'Pucundria' è un dolce dedicato a tutti i 'fuorisede', come me, rappresenta un sentimento di appartenenza che ogni ragazzo ha quando lascia casa.

Un po' malinconico come concetto ma mi rappresenta molto. Ora torno a Bergamo al lavoro ma spero di ritornare presto a casa, magari aprire una pasticceria mia". Alessandra Bernardini, 28 anni, napoletana verace, vincitrice dell'ottava edizione del pastry contest 'San Gennà...Un Dolce per San Gennaro' promossa da Mulino Caputo, spiega così il significato della sua proposta 'Pucundria', termine napoletano che definisce una condizione intima frutto di malinconia, tristezza, noia, nostalgia.Dedicato a tutti i fuorisede come lei, "che sentono la città nelle vene, che stanno in apnea fin quando non tornano a casa". Insomma "è il miracolo ogni volta che si ritorna; il cuore riprende a battere, il sangue si scioglie e si torna a vivere".

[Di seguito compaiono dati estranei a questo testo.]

<file path="src/rtl/adpcm_nibble_packer.sv">
// adpcm_nibble_packer
// Collects 4-bit ADPCM codes MSB-first into 16-bit words and queues the
// words in a small FIFO. A flush emits a partially filled word with its low
// nibbles zero-filled. The FIFO head is presented on registered outputs.
module adpcm_nibble_packer #(
  parameter int FIFO_DEPTH = 8
) (
  input  logic        clk,
  input  logic        reset,
  input  logic        block_enable,
  input  logic        inValid,
  input  logic [3:0]  encPcm,
  input  logic        flush,
  output logic [15:0] outData,
  output logic        outValid,
  input  logic        outReady,
  output logic [4:0]  fifoCount,
  output logic        overflow
);

  localparam int         PW      = (FIFO_DEPTH > 1) ? $clog2(FIFO_DEPTH) : 1;
  localparam logic [4:0] DEPTH_C = 5'(FIFO_DEPTH);

  // Packing state
  logic [1:0]    r_idx;
  logic [15:0]   r_partial;

  // FIFO state
  logic [15:0]   r_mem [FIFO_DEPTH];
  logic [PW-1:0] r_wr_ptr;
  logic [PW-1:0] r_rd_ptr;
  logic [4:0]    r_count;
  logic          r_overflow;
  logic          r_out_valid;
  logic [15:0]   r_out_data;

  // Next-state and control wires
  logic          w_accept;
  logic [15:0]   w_merged;
  logic [15:0]   w_word;
  logic          w_word_done;
  logic          w_pop;
  logic          w_full;
  logic          w_push;
  logic          w_drop;
  logic [PW-1:0] w_wr_ptr_nxt;
  logic [PW-1:0] w_rd_ptr_nxt;
  logic [4:0]    w_count_nxt;
  logic [15:0]   w_head_nxt;

  // Nibble placement into the partial word at the current index
  always_comb begin
    w_merged = r_partial;
    case (r_idx)
      2'd0:    w_merged = {encPcm, r_partial[11:0]};
      2'd1:    w_merged = {r_partial[15:12], encPcm, r_partial[7:0]};
      2'd2:    w_merged = {r_partial[15:8], encPcm, r_partial[3:0]};
      2'd3:    w_merged = {r_partial[15:4], encPcm};
      default: w_merged = r_partial;
    endcase
  end

  // Word completion, FIFO push/pop decisions and next head word
  always_comb begin
    w_accept    = inValid & block_enable;
    w_word      = w_accept ? w_merged : r_partial;
    // A flush on an empty index with no nibble arriving is a no-op; a nibble
    // that completes the word together with a flush still yields one word.
    w_word_done = (w_accept && (r_idx == 2'd3)) ||
                  (flush && ((r_idx != 2'd0) || w_accept));
    w_pop       = r_out_valid & outReady;
    w_full      = (r_count == DEPTH_C);
    w_push      = w_word_done & (~w_full | w_pop);
    w_drop      = w_word_done & w_full & ~w_pop;

    if (w_push) begin
      w_wr_ptr_nxt = r_wr_ptr + PW'(1);
    end else begin
      w_wr_ptr_nxt = r_wr_ptr;
    end

    if (w_pop) begin
      w_rd_ptr_nxt = r_rd_ptr + PW'(1);
    end else begin
      w_rd_ptr_nxt = r_rd_ptr;
    end

    case ({w_push, w_pop})
      2'b10:   w_count_nxt = r_count + 5'd1;
      2'b01:   w_count_nxt = r_count - 5'd1;
      default: w_count_nxt = r_count;
    endcase

    // The new head may be the word being written on this very edge
    if (w_count_nxt == 5'd0) begin
      w_head_nxt = 16'h0000;
    end else if (w_push && (w_rd_ptr_nxt == r_wr_ptr)) begin
      w_head_nxt = w_word;
    end else begin
      w_head_nxt = r_mem[w_rd_ptr_nxt];
    end
  end

  // FIFO storage write; stale entries are unreachable after reset
  always_ff @(posedge clk) begin
    if (w_push && !reset) begin
      r_mem[r_wr_ptr] <= w_word;
    end
  end

  // Packing index, FIFO bookkeeping and registered outputs
  always_ff @(posedge clk) begin
    if (reset) begin
      r_idx       <= 2'd0;
      r_partial   <= 16'h0000;
      r_wr_ptr    <= '0;
      r_rd_ptr    <= '0;
      r_count     <= 5'd0;
      r_overflow  <= 1'b0;
      r_out_valid <= 1'b0;
      r_out_data  <= 16'h0000;
    end else begin
      if (w_word_done) begin
        r_idx     <= 2'd0;
        r_partial <= 16'h0000;
      end else if (w_accept) begin
        r_idx     <= r_idx + 2'd1;
        r_partial <= w_merged;
      end
      if (w_drop) begin
        r_overflow <= 1'b1;
      end
      r_wr_ptr    <= w_wr_ptr_nxt;
      r_rd_ptr    <= w_rd_ptr_nxt;
      r_count     <= w_count_nxt;
      r_out_valid <= (w_count_nxt != 5'd0);
      r_out_data  <= w_head_nxt;
    end
  end

  assign outData   = r_out_data;
  assign outValid  = r_out_valid;
  assign fifoCount = r_count;
  assign overflow  = r_overflow;

endmodule

</file>
<file path="config.mk">
export PLATFORM = sky130hd
export DESIGN_NAME = adpcm_nibble_packer
export DESIGN_NICKNAME = d
export VERILOG_FILES = /design/src/rtl/adpcm_nibble_packer.sv
export SDC_FILE = /design/constraint.sdc
export NUM_CORES = 1
export LEC_CHECK = 0
export CORE_MARGIN = 5
export CORE_UTILIZATION = 40
export CTS_CLUSTER_DIAMETER = 100
export DETAILED_ROUTE_END_ITERATION = 10
export PLACE_DENSITY = 0.63
export SETUP_SLACK_MARGIN = 0.02
export SLEW_MARGIN = 20
export SYNTH_ARGS = -nofsm -noshare
export SYNTH_HDL_FRONTEND = slang
export SYNTH_SLANG_ARGS = --single-unit
</file>
<file path="constraint.sdc">
create_clock -name clk -period 7.1 [get_ports clk]
set_input_delay 0.71 -clock clk [delete_from_list [all_inputs] [get_ports clk]]
set_output_delay 0.71 -clock clk [all_outputs]
set_load 0.05 [all_outputs]
</file>
# Word level (Yosys, flattened, before mapping)
# Memories as Yosys holds them, arrays and structs flattened. A register that Yosys moved wholly into a read port is not among the register bits.
# Index checks and enable logic that the tools add are counted.
# Widths: inputs -> output; s select.
# word_totals
elab_cells	45
reg_bits	31
mem_bits_rw	128
out_inout_bits	23
memories	1
inputBits	10
# memory_table
name	words	width	read_ports	rd_clocked_by_memory_dff	write_ports	line_no	rtl
r_mem	8	16	1	1	1	29	logic [15:0] r_mem [FIFO_DEPTH];
# op_classes
mux	6
n_bitwise	8
n_eq_ne	6
add_sub_neg	5
n_reduce_logical	12
# op_table
cell	n
$pmux 16 s4	1
$mux 16	1
$pmux 5 s2	1
$add 3x1->3 const B	2
$eq 2x2->1 const B	3
$add 5x1->5 const B	1
$and 1x1->1	5
$eq 5x4->1 const B	1
$logic_not 5->1	1
$reduce_bool 5->1	1
$sub 5x1->5 const B	1
$eq 2x1->1 const B	2
$reduce_or 2->1	2
$logic_and 1x1->1	3
$mux 3	1
$add 2x1->2 const B	1
$logic_not 2->1	1
$logic_or 1x1->1	2
$mux 1	2
$not 1->1	2
$reduce_bool 2->1	1
$logic_not 1->1	1
$or 1x1->1	1

# Depth between registers and ports, before layout
# logic_depth
depth_word	9
ltp_mapped	14
mapped_depth_nobuf	12

# Worst setup path before layout
# OpenSTA, ideal clock, no wires.
# synth_path
path_kind	register -> register
start	register r_count[0] (netlist: fifoCount[0])
end	memory r_mem[0][0] (enable)
setup_slack_ps	4016
path_buffers	1
arrival_ps	2675
stages_incl_launch_ff	6
period_less_slack_ps	3084
setup_ps	409
required_ps	6691
path_cell_list	dfxtp_1 clkbuf_2 nor3_4 a211oi_2 nand2b_1 nor3_1
# synth_via
elab_chain_cells	7
# synth_lines
element	line_no	rtl
from (decl)	32	logic [4:0] r_count;
from (signal assigned)	135	r_count <= w_count_nxt;
$eq 5x4->1	72	w_full = (r_count == DEPTH_C);
$not 1->1	73	w_push = w_word_done & (~w_full | w_pop);
$or 1x1->1	73	
$and 1x1->1	73	
$logic_and 1x1->1	106	if (w_push && !reset) begin
$mux 1	106	
$mux 1 (implied by the code)	107	r_mem[r_wr_ptr] <= w_word;
to (decl)	29	
# No other way between the ends.

# Worst setup path in the final report
# layout_path
start	input outReady
end	register r_out_data[7] (netlist: outData[7]) (read register of r_mem)
# layout_via
elab_chain_cells	7
elab_cells_between_ends	9
classes_between	2 x eq/ne; 2 x mux; 3 x bitwise; 2 x reduce/logical
# layout_lines
element	line_no	rtl
from (decl)	16	input logic outReady,
$and 1x1->1 *	71	w_pop = r_out_valid & outReady;
$or 1x1->1	73	
$and 1x1->1	73	
$eq 2x1->1 or $eq 2x2->1 (tied branches)	88	case ({w_push, w_pop})
$pmux 5 s2	88	
$logic_not 5->1	95	if (w_count_nxt == 5'd0) begin
$reduce_or 2->1 (no source line)	-	
to (decl)	35	logic [15:0] r_out_data;
# Every way passes the cells marked *; elsewhere a longest branch is shown, timed or not.
# A chain may end at the register's enable or synchronous reset.

==> run metrics <==
critical path endpoint=outData[7]; ys async rst share=0; layout overhead on the synthesized area=15.2%; clk slew on worst S/H paths=about 0.070 ns; Worst setup EP type=register; Reg-to-Reg End=outData[7]; synthesized area=around 0.0074 sq mm; GRT busiest layer=met2; Initial Util=0.410; Root Buffer=clkbuf_16; Fillers=1585; Crit. Startpoint=outReady; Total Routed Length=16600 microns; top-area cell type share of the netlist area=0.516; Yosys cell types=54; M3 GR Usage=0.0381; Critical Path RT=7.38 ns; IO Port Bufs=32; hold_buf cts=0; r2r startpoint=r_idx[1]; Hold Crit Class=reg2reg; WL/cell=21.0 microns; area of the multi-input gates=0.00246 sq mm; Crit Path Max Fanout=17; CTS Buffer Depth=2; final net count=between 500 and 600; crit start category=primary input; post-CTS sizing=0; Die Wd=approximately 150 microns; cell count after synthesis=about 530; I/O Pins=33; post-synth top area cell=edfxtp_1; most common cell in the netlist=edfxtp_1; global placer's final weighted congestion=roughly 0.75; Critical Path AT=slightly above 4 ns; layout cells sized above 1=0.120; vias in the first global route=about 4500; Core Area=around 0.018 sq mm; post-route ant nets=0; Worst Skew=approximately 0.0056 ns; Slew @ Worst Pin=about 1.1 ns; Sum Neg Setup Slack=0 ns; post-CTS setup buffer count=0; Final Util=0.472; Worst VDD drop=190 uV; CTS tree=built; TritonRoute pass-1 iters=5; Vert. Die Dim=146 microns; status=completed; CTS buffer count=17; Die ar.=0.0214 sq mm; met2 GRT Util=0.259; max cap viols=0; Remaining Overflow, GRT=0; Final Hold Viols=0; R2R depth=11; initial antenna violation count=0; 1st-iter DRT viols=between 300 and 400; register area=around 0.0048 sq mm; Power Density=327 mW/mm^2; synth cell count leaders=edfxtp_1 (128), and3_1 (50), a211oi_1 (48), dfxtp_1 (47), mux2i_1 (37); number of antenna diodes=0; leak pwr=3.04 nW; synth top area cells=edfxtp_1 (52%), dfxtp_1 (13%), mux2i_1 (5.0%); number of enable flip-flop cells after synthesis=between 100 and 150; clock sink total=175; Crit Path Category=in2reg; crit share post-route=0.537; met1 Track Usage GR=0.197; drt drc=0; H-tree depth=4; Clk Latency, worst-skew pair=0.43 ns; Post-Syn Nets=around 550; hpwl dp=just under 10000 microns; vias per cell=5.62; # setup viols final=0; Fmax=roughly 260 MHz; vias=4460; Syn. warnings=0; worst reg-to-reg setup slack=roughly 3.6 ns; post-synthesis sequential area ratio=0.643; gr usage total=0.156; Slew headroom=0.296; Tmin final=3.81 ns; first-pass GRT wire length=about 25000 microns; Placement Rows=between 40 and 50; Final Max Tran Viols=0; register bit total from synthesis=175; syn avg cell area=approximately 14 sq um; RSZ-0062 raised after global routing=false; top_reg_cell synth=edfxtp_1; largest net degree at the start of global routing=between 60 and 70
power breakdown:
group	leakage, nW	switching [mW]	internal (mW)
registers	1.58	0.0357	1.13
clock network	0.300	0.387	0.600
logic	1.16	0.422	0.223
total	3.04	0.845	1.96
layout by cell type, fill, tap and decap left out, drive strengths merged, types with 2 or more instances in the layout:
cell           synthesis  routed
ha                    10      10
xnor2                  4       4
nor2                  22      22
edfxtp               128     128
bufinv                 0       4
nand2b                 4       4
a21oi                 11      11
and3                  50      50
a31oi                  2       2
or4                    2       2
clkbuf                16      19
clkdlybuf4s50          0      32
a2111oi               17      17
o21ai                  4       4
a22o                  16      16
clkinv                 0       4
and2                   4       4
dfxtp                 47      47
clkinvlp               0       3
nand2                 14      14
a211oi                49      49
nor3                  20      20
buf                   18       9
inv                    4       6
xor2                   8       8
mux2i                 37      37
a32oi                  2       2
o211ai                 2       2
nand3                  5       5
nor2b                 17      17
state kept, by name, summed over array words and instances, names as in the netlist:
signal / flops
r_idx: 2
r_mem: 128
outValid: 1
fifoCount: 5
overflow: 1
r_rd_ptr: 3
outData: 16
r_wr_ptr: 3
r_partial: 16
through the flow:
step | std cells | setup WS, ns | hold slack, ns | cell area (sq um) | total power [mW]
6_report | 794 | 3.29 | 0.479 | 8570 | 2.80
5_1_grt | 794 | 3.04 | 0.518 | 8570 | 2.91
4_1_cts | 793 | 3.26 | 0.492 | 8560 | 2.82
3_5_place_dp | 761 | 2.79 | 0.472 | 7930 | 1.84
3_3_place_gp | 761 | 3.10 | 0.464 | 7930 | 1.83
2_1_floorplan | 526 | 4.02 | 0.469 | 7440 | 1.70
cell families after synthesis:
logic type | after synthesis | synth area share
buf+inv | 38 | 0.0301
simple gates | 141 | 0.109
compound gates | 112 | 0.132
flops | 175 | 0.643
mux | 37 | 0.0497
xor+xnor | 12 | 0.0166
fa+ha+maj | 11 | 0.0195
layout make-up:
cell class,instances,share of cell area
inverter,4,0.00175
sequential,175,0.558
clock buffer,19,0.0517
clock inverter,13,0.0219
tap,229,0.0334
multi-input combinational,313,0.288
timing repair buffer,41,0.0457
worst min path at each step:
stage	from	slack (ns)	end	cells after the start
after detailed placement	overflow	0.47	overflow	2
after global routing	overflow	0.52	overflow	2
after global placement	overflow	0.46	overflow	2
final	overflow	0.48	overflow	2
after CTS	overflow	0.49	overflow	2
after floorplan	r_idx[1]	0.47	r_idx[1]	2
worst max-delay path, cell delays in order:
cell and delay, ns:
clkdlybuf4s50_1 0.69, and2_4 0.26, nand3_1 0.15, inv_1 0.24, ha_1 0.32, a21oi_1 0.26, nand2_1 0.16, xnor2_1 0.20
mux2i_1 0.22, o2111a_1 0.76, nor3_1 0.12
layer usage:
layer | vias up | wire length, microns
met5 | - | 0
met4 | 0 | 382
met3 | 30 | 707
met2 | 95 | 8260
met1 | 2225 | 7290
li1 | 2110 | -
(Power assumes the default switching activity.)
**config.mk**
```make
export PLATFORM = sky130hd
export DESIGN_NAME = pc_sequencer
export DESIGN_NICKNAME = d
export VERILOG_FILES = /design/src/rtl/tinyarch_pkg.sv /design/src/rtl/pc_sequencer_next_calc.sv /design/src/rtl/pc_sequencer.sv
export SDC_FILE = /design/constraint.sdc
export NUM_CORES = 1
export LEC_CHECK = 0
export BUFFER_PORTS_ARGS = -buffer_cell sky130_fd_sc_hd__buf_4
export CAP_MARGIN = 20
export CORE_UTILIZATION = 40
export CTS_BUF_LIST = sky130_fd_sc_hd__clkbuf_8 sky130_fd_sc_hd__clkbuf_16
export DETAILED_ROUTE_END_ITERATION = 12
export GPL_ROUTABILITY_DRIVEN = 0
export SYNTH_ARGS = -nofsm -noshare
export SYNTH_HDL_FRONTEND = slang
export SYNTH_SLANG_ARGS = --single-unit
```
**constraint.sdc**
```tcl
create_clock -name clk -period 3 [get_ports clk]
set_input_delay 0.6 -clock clk [delete_from_list [all_inputs] [get_ports clk]]
set_output_delay 0.6 -clock clk [all_outputs]
set_load 0.01 [all_outputs]
```
**src/rtl/tinyarch_pkg.sv**
```systemverilog
// Shared types for the tinyarch single-cycle core: jump encodings used by
// the control block and the run-control state encoding of the PC sequencer.
package tinyarch_pkg;

    typedef enum logic [1:0] {
        JM_STEP    = 2'd0,
        JM_SKIP_NZ = 2'd1,
        JM_SKIP    = 2'd2,
        JM_JUMP    = 2'd3
    } jump_mode_t;

    typedef enum logic [1:0] {
        IDLE = 2'd0,
        RUN  = 2'd1,
        DONE = 2'd2
    } seq_state_t;

endpackage

```
**src/rtl/pc_sequencer_next_calc.sv**
```systemverilog
// Next-PC calculator for the tinyarch sequencer. The result carries one
// extra bit so that stepping or skipping past the top of the address space
// shows up as out-of-range instead of wrapping back to zero.
module pc_next_calc
    import tinyarch_pkg::*;
#(
    parameter int          PC_W      = 10,
    parameter int unsigned LAST_ADDR = (2**PC_W)-1
) (
    input  logic [PC_W-1:0] i_pc,
    input  jump_mode_t      i_jumpMode,
    input  logic            i_aluZero,
    input  logic [PC_W-1:0] i_jumpTarget,
    output logic [PC_W:0]   o_nextPc,
    output logic            o_outOfRange
);

    localparam logic [PC_W:0] INC_ONE = {{PC_W{1'b0}}, 1'b1};
    localparam logic [PC_W:0] INC_TWO = {{(PC_W-1){1'b0}}, 2'b10};
    localparam logic [PC_W:0] LIMIT   = (PC_W+1)'(LAST_ADDR);

    logic [PC_W:0] w_pcWide;

    assign w_pcWide = {1'b0, i_pc};

    // Select the candidate next address from the decoder's jump request.
    always_comb begin
        o_nextPc = w_pcWide + INC_ONE;
        case (i_jumpMode)
            JM_STEP:    o_nextPc = w_pcWide + INC_ONE;
            JM_SKIP_NZ: o_nextPc = i_aluZero ? (w_pcWide + INC_ONE) : (w_pcWide + INC_TWO);
            JM_SKIP:    o_nextPc = w_pcWide + INC_TWO;
            JM_JUMP:    o_nextPc = {1'b0, i_jumpTarget};
            default:    o_nextPc = w_pcWide + INC_ONE;
        endcase
    end

    assign o_outOfRange = (o_nextPc > LIMIT);

endmodule

```
**src/rtl/pc_sequencer.sv**
```systemverilog
// Program-counter sequencer and run-control FSM for the tinyarch core.
// Owns the PC, launches a run on a start rising edge, advances one
// instruction per cycle and stops on halt or on leaving the program space.
module pc_sequencer
    import tinyarch_pkg::*;
#(
    parameter int          PC_W      = 10,
    parameter int unsigned BOOT_ADDR = 0,
    parameter int unsigned LAST_ADDR = (2**PC_W)-1,
    parameter int          CNT_W     = 16
) (
    input  logic             clk,
    input  logic             reset_n,
    input  logic             start,
    input  logic [1:0]       jump_mode,
    input  logic             alu_zero,
    input  logic [PC_W-1:0]  jump_target,
    input  logic             halt,
    output logic [PC_W-1:0]  pc,
    output logic             run,
    output logic             finished,
    output logic             done,
    output logic             bad_jump,
    output logic [CNT_W-1:0] cycle_count
);

    localparam logic [PC_W-1:0]  BOOT_PC = PC_W'(BOOT_ADDR);
    localparam logic [CNT_W-1:0] CNT_ONE = {{(CNT_W-1){1'b0}}, 1'b1};
    localparam logic [CNT_W-1:0] CNT_MAX = {CNT_W{1'b1}};

    seq_state_t       r_state;
    logic [PC_W-1:0]  r_pc;
    logic             r_run;
    logic             r_done;
    logic             r_badJump;
    logic [CNT_W-1:0] r_cycleCount;
    logic             r_startPrev;

    logic             w_startEdge;
    jump_mode_t       w_jumpMode;
    logic [PC_W:0]    w_nextPc;
    logic             w_outOfRange;
    logic             w_leaveSpace;

    assign w_startEdge = start & ~r_startPrev;
    assign w_jumpMode  = jump_mode_t'(jump_mode);

    pc_next_calc #(
        .PC_W      (PC_W),
        .LAST_ADDR (LAST_ADDR)
    ) u_nextCalc (
        .i_pc         (r_pc),
        .i_jumpMode   (w_jumpMode),
        .i_aluZero    (alu_zero),
        .i_jumpTarget (jump_target),
        .o_nextPc     (w_nextPc),
        .o_outOfRange (w_outOfRange)
    );

    // A carry into the extra bit is beyond any address, so it also ends the run.
    assign w_leaveSpace = w_outOfRange | w_nextPc[PC_W];

    // Run-control FSM: PC, state, counter and status flags all update together.
    always_ff @(posedge clk or negedge reset_n) begin
        if (!reset_n) begin
            r_state      <= IDLE;
            r_pc         <= BOOT_PC;
            r_run        <= 1'b0;
            r_done       <= 1'b0;
            r_badJump    <= 1'b0;
            r_cycleCount <= '0;
            r_startPrev  <= 1'b1;
        end else begin
            r_startPrev <= start;
            case (r_state)
                IDLE, DONE: begin
                    if (w_startEdge) begin
                        r_state      <= RUN;
                        r_pc         <= BOOT_PC;
                        r_run        <= 1'b1;
                        r_done       <= 1'b0;
                        r_badJump    <= 1'b0;
                        r_cycleCount <= '0;
                    end
                end
                RUN: begin
                    if (r_cycleCount != CNT_MAX) begin
                        r_cycleCount <= r_cycleCount + CNT_ONE;
                    end
                    if (halt) begin
                        r_state <= DONE;
                        r_run   <= 1'b0;
                        r_done  <= 1'b1;
                    end else if (w_leaveSpace) begin
                        r_state <= DONE;
                        r_run   <= 1'b0;
                        r_done  <= 1'b1;
                        if (w_jumpMode == JM_JUMP) begin
                            r_badJump <= 1'b1;
                        end
                    end else begin
                        r_pc <= w_nextPc[PC_W-1:0];
                    end
                end
                default: begin
                    r_state <= IDLE;
                    r_pc    <= BOOT_PC;
                    r_run   <= 1'b0;
                    r_done  <= 1'b0;
                end
            endcase
        end
    end

    assign pc          = r_pc;
    assign run         = r_run;
    assign finished    = ~r_run;
    assign done        = r_done;
    assign bad_jump    = r_badJump;
    assign cycle_count = r_cycleCount;

endmodule
```
==> results by group, run 1 <==
Global routing
  – Total gr overflow: 0
  – Met3 GRT Util: 3.29%
  – GRT Util Overall: 20.2%
  – First-pass GRT wire length: 9.60 mm
  – Largest net degree at the start of global routing: 32
  – Number of global-route vias before repair: 1,914
  – M1 GR Usage: 29.1%
  – GR Layer Usage met2: 30.4%
  – Initial antenna violation count: 0
  – GR peak layer: met2

Floorplanning
  – DIE HEIGHT: 77.7 um
  – Number of cell rows: 27
  – Die X: 77.7 um
  – Initial core utilization: 41.7%
  – Core footprint: 5510 um2
  – # IOs: 47
  – Die footprint: 6040 um2

Synthesis
  – Area leader, netlist: dfrtp_1
  – Most frequent cell after synthesis: nand2_1
  – Synth top area share: 32.7%
  – Top FF cell, synth: dfrtp_1
  – Mapped cell area: 2290 um2
  – Top post-synthesis cells by area: dfrtp_1 (33%), xnor2_1 (5.7%), nand2_1 (5.1%)
  – Simple-gate share of the synthesized area: 26.7%
  – Asr flop ratio synth: 100%
  – Yosys warns: 0
  – FF+latch count, synth: 31
  – Synth Area in Adders: 1.64%
  – Post-synthesis sequential area ratio: 33.9%
  – Post-synth top cells: nand2_1 (31), dfrtp_1 (30), nor2_1 (24), xnor2_1 (15), nand3_1 (10)
  – Largest family of logic cells by synthesized area: simple AND/OR/NAND/NOR gates
  – Unique masters post-synth: 63
  – Post-Syn Nets: 279
  – Mapped Avg Cell Area: 8.86 um2
  – Synth Instances: 259
  – Compound-Gate Fraction of Synth Area: 22.5%
  – Number of flops mapped to enable cells by yosys: 0
  – Mux share of post-synthesis cell area: 3.11%
  – Xor/xnor cell area share of the yosys netlist: 6.87%

Critical path
  – Reg-to-reg critical path endpoint: pc[5]$_DFFE_PN0P_
  – Crit path to: pc[5]$_DFFE_PN0P_
  – CP startpoint: pc[3]$_DFFE_PN0P_
  – R2R depth: 5
  – CP Capture Type: flip-flop
  – Worst r2r src: pc[3]$_DFFE_PN0P_
  – CP required: 3.20 ns
  – Kind of critical path: flip-flop to flip-flop
  – Worst Path Arrival: 2.35 ns
  – CP Max Fanout: 13
  – R2R setup slack: 0.84 ns
  – Setup crit start kind: flip-flop

Clock network
  – Setup Buffers After CTS: 0
  – H-Tree Depth: 2
  – Clock Tree Buf Depth: 2
  – Root buffer cell: clkbuf_8
  – CTS tree: done
  – Clk Latency, worst-skew pair: 0.28 ns
  – CTS buffer count: 5
  – Hold buffers post-CTS: 0
  – Clk sinks: 31
  – Post-cts sizing count: 0
  – Clk pin slew, worst setup/hold paths: 0.07 ns

Cells and area
  – Layout cells sized above 1: 25.5%
  – Ant. Diodes: 0
  – Fillers: 538
  – P&R area growth vs syn: 18.5%
  – Final nets: 317

Power and ir drop
  – Cell Pwr Density: 478 nW/um2
  – VDD IR max: 0.312 mV
  – Static Leak: 0.00120 uW

Timing
  – Worst Max-Slew Pin Slew: 0.555 ns
  – Period utilisation layout: 71.8%
  – Final number of setup-violating endpoints: 0
  – Hold Violations, Final: 0
  – Setup_tns: 0 ns
  – RSZ-0062 raised after global routing: false
  – Hold_ws: 0.245 ns
  – Worst Skew: 0.00499 ns
  – Max Slew Vio Count: 0
  – Minimum clock period: 2.16 ns
  – Slew HR: 63.0%
  – Max Fclk: 0.464 GHz

Routing
  – 1st-iter DRT viols: 132
  – Final ANT Viol Nets: 0
  – Drt wl/cell: 15.5 um
  – Residual DRC: 0
  – Vias per cell: 5.59
  – Via count of the routed design: 2,068
  – Drt total wl: 5.75 mm
  – Pre-antenna DRT Iters: 4

Placement
  – Detailed Place HPWL: 4.08 mm
  – Port Buf Inserts: 46

Job
  – Max-cap viol count: 0

Run status
  – Status: complete, no violations

Hold path
  – Hold Path Class: input port to async pin
===== src/rtl/regfile32.sv =====
// General register file: two async reads, one write, r0 hardwired zero.
// Write-through bypass enabled by ALU_OPF_BYPASS_EN.
module regfile32 #(
  parameter int DW   = 32,
  parameter int AW   = 5,
  parameter int NREG = 32
) (
  input  logic          clk,
  input  logic          rst,
  input  logic          we,
  input  logic [AW-1:0] wn,
  input  logic [DW-1:0] wd,
  input  logic [AW-1:0] ra1,
  output logic [DW-1:0] rd1,
  input  logic [AW-1:0] ra2,
  output logic [DW-1:0] rd2
);

  logic [DW-1:0] mem [NREG];

  always_ff @(posedge clk) begin
    if (rst) begin
      for (int i = 0; i < NREG; i++)
        mem[i] <= '0;
    end else if (we && wn != '0) begin
      mem[wn] <= wd;
    end
  end

  always_comb begin
    rd1 = (ra1 == '0) ? '0 : mem[ra1];
    rd2 = (ra2 == '0) ? '0 : mem[ra2];
`ifdef ALU_OPF_BYPASS_EN
    if (we && ra1 != '0 && wn == ra1)
      rd1 = wd;
    if (we && ra2 != '0 && wn == ra2)
      rd2 = wd;
`endif
  end

endmodule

"Ho frequentato l'Istituto Alberghiero a Poggioreale - dice - e poi ho lavorato e mi sto formando. Sono frutto dei miei sbagli". Sbagli che, evidentemente, hanno hanno fatto crescere in fretta Alessandra. Partita, professionalmente, dall'Aloha Eventi di Bacoli e, passando per la Chocolate Academy di Milano, è approdata al DaVPastry Lab, laboratorio di dolcezze, in provincia di Bergamo, sotto l'egida della famiglia Cerea, del tristellato Da Vittorio di Brusaporto. Dopo il diploma in enogastronomia, Alessandra si è specializzata in pasticceria mignon, torte da forno e scultura artistica in zucchero. Questo il dolce 'Pucundria-Il miracolo è nel ritorno': "Una decorazione di cioccolato che rappresenta il cappello di San Gennaro con all'interno disegnato il rosone del Duomo di Milano. Ingredienti sono financier amarena, bagna al limoncello, diplomatica vaniglia tostata e limone, coulis di amarena, confettura limone candito e fiori d'arancio, croccantino alla mandorla".